Bern calls the cruise line’s damages offer “insulting,” and says a better offer would be $100,000 or more
per uninjured passenger.
But Bern and other lawyers representing Costa Concordia passengers might encounter a roadblock. The
contracts within the ship’s tickets state that ticketholders must bring lawsuits in Genoa, Italy. Bern and his
team filed their lawsuit in Florida. Even so, Bern says he’s willing to challenge the contract’s forumselection clause because “the nature of the conduct was so reckless … that the limitations of the ticket
are null and void.”
Common Clause
Cruise companies say they have good reason to incorporate forum-selection clauses into their tickets.
They claim the clauses simplify the litigation process while deterring frivolous claims and lowering overall
cruise costs for passengers.
Federal courts historically have upheld forum-selection clauses. For instance, in August 2010, the 11th
Circuit affirmed the dismissal of a woman’s lawsuit against Regent Seven Seas Cruises. Nina Janet
Seung was injured while onboard a Regent cruise in French Polynesia. Upon her return home to the U.S.,
she sued the cruise line in Florida. However, Regent’s contract required ticketholders to file claims in
Paris. Although Seung argued that the forum-selection clause was unfair and too burdensome, the 11th
Circuit said that it did “not believe that Seung has made the ‘strong showing’ required to prove that the
forum selection clause should not be enforced in this case.” To further bolster its decision, the court cited
a 1991 Supreme Court decision, Carnival v.

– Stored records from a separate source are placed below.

===== src/hdl/inode_attribute_offset_table_core.sv =====
// ----------------------------------------------------------------------------
// inode_attribute_offset_table_core: offset dictionary of one inode-table block
// Serves lookup, resize, purge and find-empty requests on a dictionary of
// cumulative end offsets held in a single-port-read, single-port-write RAM.
// ----------------------------------------------------------------------------
// Usage
//   Requests arrive on the s_ stream (request kind in s_tuser), one result per
//   request leaves on the m_ stream (status in m_tuser). block_size and
//   base_inum are to be written on the cfg_ channel while no request is in
//   flight; the core itself does not enforce this. One request is worked at
//   a time: s_tready is high only while the sequencer is idle. Every request
//   reads tail, previous and own end offset from the RAM, is evaluated and
//   then loads the result.
//   Resize walks entries from the target to the count (or fills new entries),
//   one per cycle; purge walks the same way and then scans trailing entries
//   downward, one per cycle; find-empty scans upward one entry per cycle.
//   Worst case is a purge at entry 0 of a full table. The registered RAM
//   read sets the per-entry pace.
//   The result register parts the two sides: a new request is taken while a
//   result waits, and the next result waits in the sequencer until m_tready.
//   Reset empties the dictionary (count 0), sets block_size 4096, base 0.
//   No clearing pass is needed: entries at or above the count are never used.
// ----------------------------------------------------------------------------
module inode_attribute_offset_table_core (
	input  logic                             clk,
	input  logic                             arst_n,
	// request stream
	input  logic                             s_tvalid,
	output logic                             s_tready,
	input  logic [iaot_pkg::IN_DATA_W-1:0]   s_tdata,  // inum[63:0], new_size[79:64]
	input  logic [iaot_pkg::IN_USER_W-1:0]   s_tuser,  // req_type[1:0]
	// result stream
	output logic                             m_tvalid,
	input  logic                             m_tready,
	output logic [iaot_pkg::OUT_DATA_W-1:0]  m_tdata,  // attr_offset[15:0], attr_size[31:16],
	                                                   // found_inum[95:32], free_bytes[111:96]
	output logic [iaot_pkg::OUT_USER_W-1:0]  m_tuser,  // status[1:0]
	// configuration writes
	input  logic                             cfg_valid,
	output logic                             cfg_ready,
	input  logic                             cfg_index,
	input  logic [iaot_pkg::CFG_DATA_W-1:0]  cfg_data
);
	import iaot_pkg::*;

	typedef enum logic [7:0] {
		S_IDLE = 8'b0000_0001,
		S_RD   = 8'b0000_0010,
		S_EVAL = 8'b0000_0100,
		S_FILL = 8'b0000_1000,
		S_WALK = 8'b0001_0000,
		S_TRIM = 8'b0010_0000,
		S_SCAN = 8'b0100_0000,
		S_FIN  = 8'b1000_0000
	} state_t;

	state_t             state_q;
	logic [1:0]         step_q;

	// configuration
	logic [15:0]        block_size_q;
	logic [63:0]        base_inum_q;

	// request
	req_t               req_q;
	logic [63:0]        inum_q;
	logic [15:0]        new_size_q;
	logic               in_range_q;
	logic [IDX_W-1:0]   at_q;

	// dictionary state and working values
	logic [CNT_W-1:0]   count_q;
	logic [15:0]        tail_q;
	logic [15:0]        prev_q;
	logic [15:0]        cur_q;
	logic [15:0]        free_q;
	logic [15:0]        delta_q;
	logic [CNT_W-1:0]   ptr_q;
	logic               trim_go_q;
	logic [15:0]        scan_prev_q;
	logic [CNT_W-1:0]   hit_idx_q;
	logic               fnd_en_q;
	logic               fnd_scan_q;

	// result fields
	status_t            status_q;
	logic [15:0]        offset_q;
	logic [15:0]        size_q;

	// output register
	logic               m_tvalid_q;
	logic [OUT_DATA_W-1:0] m_tdata_q;
	logic [OUT_USER_W-1:0] m_tuser_q;

	// ram
	logic [15:0]        mem [ENTRIES];
	logic [15:0]        rdata_q;
	logic [IDX_W-1:0]   rd_addr;
	logic               rd_issue;
	logic               wr_en;
	logic [IDX_W-1:0]   wr_addr;
	logic [15:0]        wr_data;
	logic               valid_s1;
	logic [IDX_W-1:0]   idx_s1;

	// combinational helpers
	logic [64:0]        diff_w;
	logic               range_w;
	logic               lt_w;
	logic [15:0]        size_cur_w;
	logic [15:0]        size_rs_w;
	logic [15:0]        off_rs_w;
	logic signed [16:0] more_w;
	logic [CNT_W-1:0]   extend_w;
	logic signed [19:0] need_w;
	logic               refuse_w;
	logic               out_free_w;
	logic [63:0]        found_w;
	logic [15:0]        free_fin_w;
	status_t            eval_status_w;
	logic [15:0]        eval_offset_w;
	logic [15:0]        eval_size_w;
	state_t             eval_next_w;

	assign s_tready  = (state_q == S_IDLE);
	assign cfg_ready = 1'b1;
	assign m_tvalid  = m_tvalid_q;
	assign m_tdata   = m_tdata_q;
	assign m_tuser   = m_tuser_q;

	// range check of the incoming inode number
	assign diff_w  = {1'b0, s_tdata[63:0]} - {1'b0, base_inum_q};
	assign range_w = !diff_w[64] && (diff_w[63:0] < 64'(ENTRIES));

	// evaluation of the fetched entries
	assign lt_w       = (CNT_W'(at_q) < count_q);
	assign size_cur_w = cur_q - prev_q;
	assign size_rs_w  = lt_w ? size_cur_w : 16'd0;
	assign off_rs_w   = lt_w ? prev_q : tail_q;
	assign more_w     = signed'({1'b0, new_size_q}) - signed'({1'b0, size_rs_w});
	assign extend_w   = lt_w ? '0 : (CNT_W'(at_q) - count_q + CNT_W'(1));
	assign need_w     = 20'(more_w) + signed'(20'({extend_w, 1'b0}));
	assign refuse_w   = (more_w > 0) && (need_w > signed'({4'b0, free_q}));

	// request decode: result fields and the next step
	always_comb begin
		eval_status_w = ST_OK;
		eval_offset_w = 16'd0;
		eval_size_w   = 16'd0;
		eval_next_w   = S_FIN;
		if (!in_range_q) begin
			eval_status_w = ST_RANGE;
		end else begin
			unique case (req_q)
				REQ_LOOKUP: begin
					if (lt_w) begin
						eval_offset_w = prev_q;
						eval_size_w   = size_cur_w;
						if (size_cur_w == 16'd0) begin
							eval_status_w = ST_EMPTY;
						end
					end else begin
						eval_status_w = ST_EMPTY;
					end
				end
				REQ_RESIZE: begin
					eval_offset_w = off_rs_w;
					eval_size_w   = size_rs_w;
					if (refuse_w) begin
						eval_status_w = ST_NOSPACE;
					end else begin
						eval_next_w = lt_w ? S_WALK : S_FILL;
					end
				end
				REQ_PURGE: begin
					if (!lt_w) begin
						eval_status_w = ST_EMPTY;
					end else begin
						eval_offset_w = prev_q;
						eval_size_w   = size_cur_w;
						if (size_cur_w == 16'd0) begin
							eval_status_w = ST_EMPTY;
						end else begin
							eval_next_w = S_WALK;
						end
					end
				end
				REQ_FIND: begin
					if (lt_w) begin
						eval_next_w = S_SCAN;
					end
				end
				default: ;
			endcase
		end
	end

	// result assembly
	assign out_free_w = !m_tvalid_q || m_tready;
	assign free_fin_w = free_calc(block_size_q, count_q, tail_q);
	always_comb begin
		found_w = 64'd0;
		if (fnd_en_q) begin
			found_w = fnd_scan_q ? (base_inum_q + 64'(hit_idx_q)) : inum_q;
		end
	end

	// ram read address and issue
	always_comb begin
		rd_addr  = ptr_q[IDX_W-1:0];
		rd_issue = 1'b0;
		unique case (state_q)
			S_RD: begin
				case (step_q)
					2'd0:    rd_addr = IDX_W'(count_q - CNT_W'(1));
					2'd1:    rd_addr = at_q - IDX_W'(1);
					default: rd_addr = at_q;
				endcase
			end
			S_WALK, S_SCAN: rd_issue = (ptr_q < count_q);
			S_TRIM:         rd_issue = trim_go_q;
			default: ;
		endcase
	end

	// ram write port
	always_comb begin
		wr_en   = 1'b0;
		wr_addr = ptr_q[IDX_W-1:0];
		wr_data = tail_q;
		unique case (state_q)
			S_FILL: begin
				wr_en   = 1'b1;
				wr_data = (ptr_q[IDX_W-1:0] == at_q) ? (tail_q + delta_q) : tail_q;
			end
			S_WALK: begin
				wr_en   = valid_s1;
				wr_addr = idx_s1;
				wr_data = rdata_q + delta_q;
			end
			default: ;
		endcase
	end

	// dictionary ram
	always_ff @(posedge clk) begin
		if (wr_en) begin
			mem[wr_addr] <= wr_data;
		end
		rdata_q <= mem[rd_addr];
	end

	// read tracking for the walks
	always_ff @(posedge clk or negedge arst_n) begin
		if (!arst_n) begin
			valid_s1 <= 1'b0;
		end else begin
			valid_s1 <= rd_issue;
		end
	end

	always_ff @(posedge clk) begin
		idx_s1 <= rd_addr;
	end

	// configuration registers
	always_ff @(posedge clk or negedge arst_n) begin
		if (!arst_n) begin
			block_size_q <= 16'd4096;
			base_inum_q  <= 64'd0;
		end else if (cfg_valid && cfg_ready) begin
			unique case (cfg_idx_t'(cfg_index))
				CFG_BLOCK_SIZE: block_size_q <= cfg_data[15:0];
				CFG_BASE_INUM:  base_inum_q  <= cfg_data;
				default: ;
			endcase
		end
	end

	// sequencer
	always_ff @(posedge clk or negedge arst_n) begin
		if (!arst_n) begin
			state_q    <= S_IDLE;
			step_q     <= 2'd0;
			count_q    <= '0;
			trim_go_q  <= 1'b0;
			m_tvalid_q <= 1'b0;
		end else begin
			// result transfer frees the output register unless a new one loads
			if (m_tvalid_q && m_tready && (state_q != S_FIN)) begin
				m_tvalid_q <= 1'b0;
			end
			unique case (state_q)
				S_IDLE: begin
					if (s_tvalid) begin
						req_q      <= req_t'(s_tuser[1:0]);
						inum_q     <= s_tdata[63:0];
						new_size_q <= s_tdata[79:64];
						in_range_q <= range_w;
						at_q       <= diff_w[IDX_W-1:0];
						step_q     <= 2'd0;
						state_q    <= S_RD;
					end
				end
				// fetch tail, previous and own end offsets
				S_RD: begin
					step_q <= step_q + 2'd1;
					case (step_q)
						2'd1: tail_q <= (count_q == '0) ? 16'd0 : rdata_q;
						2'd2: prev_q <= (at_q == '0) ? 16'd0 : rdata_q;
						2'd3: begin
							cur_q   <= rdata_q;
							free_q  <= free_calc(block_size_q, count_q, tail_q);
							state_q <= S_EVAL;
						end
						default: ;
					endcase
				end
				// latch the decoded result and set up the walk
				S_EVAL: begin
					fnd_en_q    <= in_range_q && (req_q == REQ_FIND);
					fnd_scan_q  <= in_range_q && (req_q == REQ_FIND) && lt_w;
					status_q    <= eval_status_w;
					offset_q    <= eval_offset_w;
					size_q      <= eval_size_w;
					state_q     <= eval_next_w;
					delta_q     <= (req_q == REQ_PURGE) ? (16'd0 - size_cur_w) : more_w[15:0];
					ptr_q       <= lt_w ? CNT_W'(at_q) : count_q;
					scan_prev_q <= prev_q;
				end
				// append empty entries up to the target, target takes the growth
				S_FILL: begin
					if (ptr_q[IDX_W-1:0] == at_q) begin
						count_q <= CNT_W'(at_q) + CNT_W'(1);
						tail_q  <= tail_q + delta_q;
						state_q <= S_FIN;
					end else begin
						ptr_q <= ptr_q + CNT_W'(1);
					end
				end
				// shift end offsets from the target to the count
				S_WALK: begin
					if (rd_issue) begin
						ptr_q <= ptr_q + CNT_W'(1);
					end else if (!valid_s1) begin
						tail_q <= tail_q + delta_q;
						if (req_q == REQ_PURGE) begin
							trim_go_q <= (count_q >= CNT_W'(2));
							ptr_q     <= count_q - CNT_W'(2);
							state_q   <= S_TRIM;
						end else begin
							state_q <= S_FIN;
						end
					end
				end
				// drop trailing entries that equal the tail, downward
				S_TRIM: begin
					if (trim_go_q) begin
						if (ptr_q == '0) begin
							trim_go_q <= 1'b0;
						end else begin
							ptr_q <= ptr_q - CNT_W'(1);
						end
					end
					if ((valid_s1 && (rdata_q != tail_q)) || (!trim_go_q && !valid_s1)) begin
						if (count_q == CNT_W'(1) && tail_q == 16'd0) begin
							count_q <= '0;
						end
						state_q <= S_FIN;
					end else if (valid_s1) begin
						count_q <= CNT_W'(idx_s1) + CNT_W'(1);
					end
				end
				// search upward for an entry with no attribute bytes
				S_SCAN: begin
					if (rd_issue) begin
						ptr_q <= ptr_q + CNT_W'(1);
					end
					if (valid_s1 && (rdata_q == scan_prev_q)) begin
						hit_idx_q <= CNT_W'(idx_s1);
						state_q   <= S_FIN;
					end else if (valid_s1) begin
						scan_prev_q <= rdata_q;
					end else if (!rd_issue) begin
						hit_idx_q <= count_q;
						if (count_q == CNT_W'(ENTRIES)) begin
							status_q <= ST_EMPTY;
						end
						state_q <= S_FIN;
					end
				end
				// load the result register once it is free
				S_FIN: begin
					if (out_free_w) begin
						m_tvalid_q <= 1'b1;
						m_tdata_q  <= {free_fin_w, found_w, size_q, offset_q};
						m_tuser_q  <= status_q;
						state_q    <= S_IDLE;
					end
				end
				default: state_q <= S_IDLE;
			endcase
		end
	end

endmodule
===== src/rtl/core/assert_macros.svh =====
// Assertion macros used by the display idle dimmer top level.
`ifndef ASSERT_MACROS_SVH
`define ASSERT_MACROS_SVH

// Property that must hold at every clock edge outside reset.
`define ASSERT_ALWAYS(label, clk, rstn, prop, msg) \
    label: assert property (@(posedge clk) disable iff (!rstn) (prop)) else $error(msg);

// When the antecedent holds, the consequent must hold at the next edge.
`define ASSERT_NEXT(label, clk, rstn, ante, cons, msg) \
    label: assert property (@(posedge clk) disable iff (!rstn) (ante) |=> (cons)) else $error(msg);

`endif


===== src/rtl/core/did_pkg.sv =====
// Types and constants shared by the display idle dimmer modules.
package did_pkg;

    // Fade direction, encoded as reported on the result channel.
    typedef enum logic [1:0] {
        FADE_IDLE = 2'd0,
        FADE_DOWN = 2'd1,
        FADE_UP   = 2'd2
    } fade_t;

    // Configuration register indexes.
    typedef enum logic [1:0] {
        CFG_MAX_BRIGHTNESS = 2'd0,
        CFG_IDLE_TIMEOUT   = 2'd1,
        CFG_DIM_ENABLE     = 2'd2,
        CFG_KEEP_ON        = 2'd3
    } cfg_index_t;

    localparam logic [1:0]         SLEEP_CLASS    = 2'd1;
    localparam logic [31:0]        STEP_GAP_MS    = 32'd19;
    localparam logic [7:0]         UP_STEP        = 8'd10;
    localparam logic [7:0]         DOWN_STEP      = 8'd5;
    localparam logic [7:0]         MIN_LEVEL      = 8'd1;
    localparam logic signed [10:0] COOL_TEMP      = 11'sd60;

    // Reset values of the configuration registers.
    localparam logic [7:0]  RST_MAX_BRIGHTNESS = 8'd255;
    localparam logic [31:0] RST_IDLE_TIMEOUT   = 32'd15000;

    typedef struct packed {
        logic [7:0]  max_brightness;
        logic [31:0] idle_timeout_ms;
        logic        dim_enable;
        logic        keep_on_in_sleep;
    } did_cfg_t;

    typedef struct packed {
        logic               op;
        logic [31:0]        now_ms;
        logic [1:0]         mode_class;
        logic signed [10:0] tip_temp;
        logic               error_active;
    } did_item_t;

    typedef struct packed {
        fade_t       fade;
        logic        minimum_reached;
        logic [31:0] idle_stamp;
        logic [31:0] step_stamp;
        logic [7:0]  level;
        logic        power_flag;
    } did_state_t;

endpackage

Shute, which also found such clauses enforceable (see
“Permissible Passage”).
Therefore, experts say it’s likely that Costa Concordia plaintiffs will have to pursue their claims in Italy.
“Although plaintiffs lawyers will no doubt try creative arguments to keep the cases here, it seems fairly
clear that the courts will ultimately enforce the forum-selection clause,” Maltzman says. “Costa is an
independent company, and virtually all of its operational employees are based in Italy, and the incident
occurred in Italian waters.”
Stalled Suits
Plaintiffs who pursue lawsuits overseas are apt to face challenges.
“European courts tend to be more strict about the recovery of specific damages,” says Cozen O’Connor
Member David Loh, who adds that plaintiffs firms might be underestimating the complexity of maritime
law. “None of [the plaintiffs firms] have a lot of technical expertise in terms of how vessels are run and
operated.”
Furthermore, litigation in Italy can be expensive, and Italian lawyers rarely accept cases on a contingency
basis, which means plaintiffs will probably have to pay them upfront. The fact that Italy is pursuing a
criminal case against Captain Schettino also could make personal-injury lawsuits drag on for years. In
Italy, criminal investigations must be completed before plaintiffs attorneys in civil cases can have access
to evidence.
Additionally, although Carnival is the parent company of Costa Crociere, it might not be liable for
damages. “Some attorneys say the theory is that Costa and Carnival are identical in terms of who makes
the decisions, and therefore Carnival should be a defendant,” says James Chatz, of counsel at Arnstein &
Lehr. “That’s not true because they are separate entities.”
Still, some experts say Carnival’s decision to lay low and release minimal public statements concerning
the disaster may not have been the most appropriate response. “It’s going to be perceived as trying to
avoid the responsibility to these passengers,” says Robert A. McKenzie, a lawyer at Arnstein & Lehr. “In
terms of a PR maneuver, it doesn’t seem to be the best possible move.”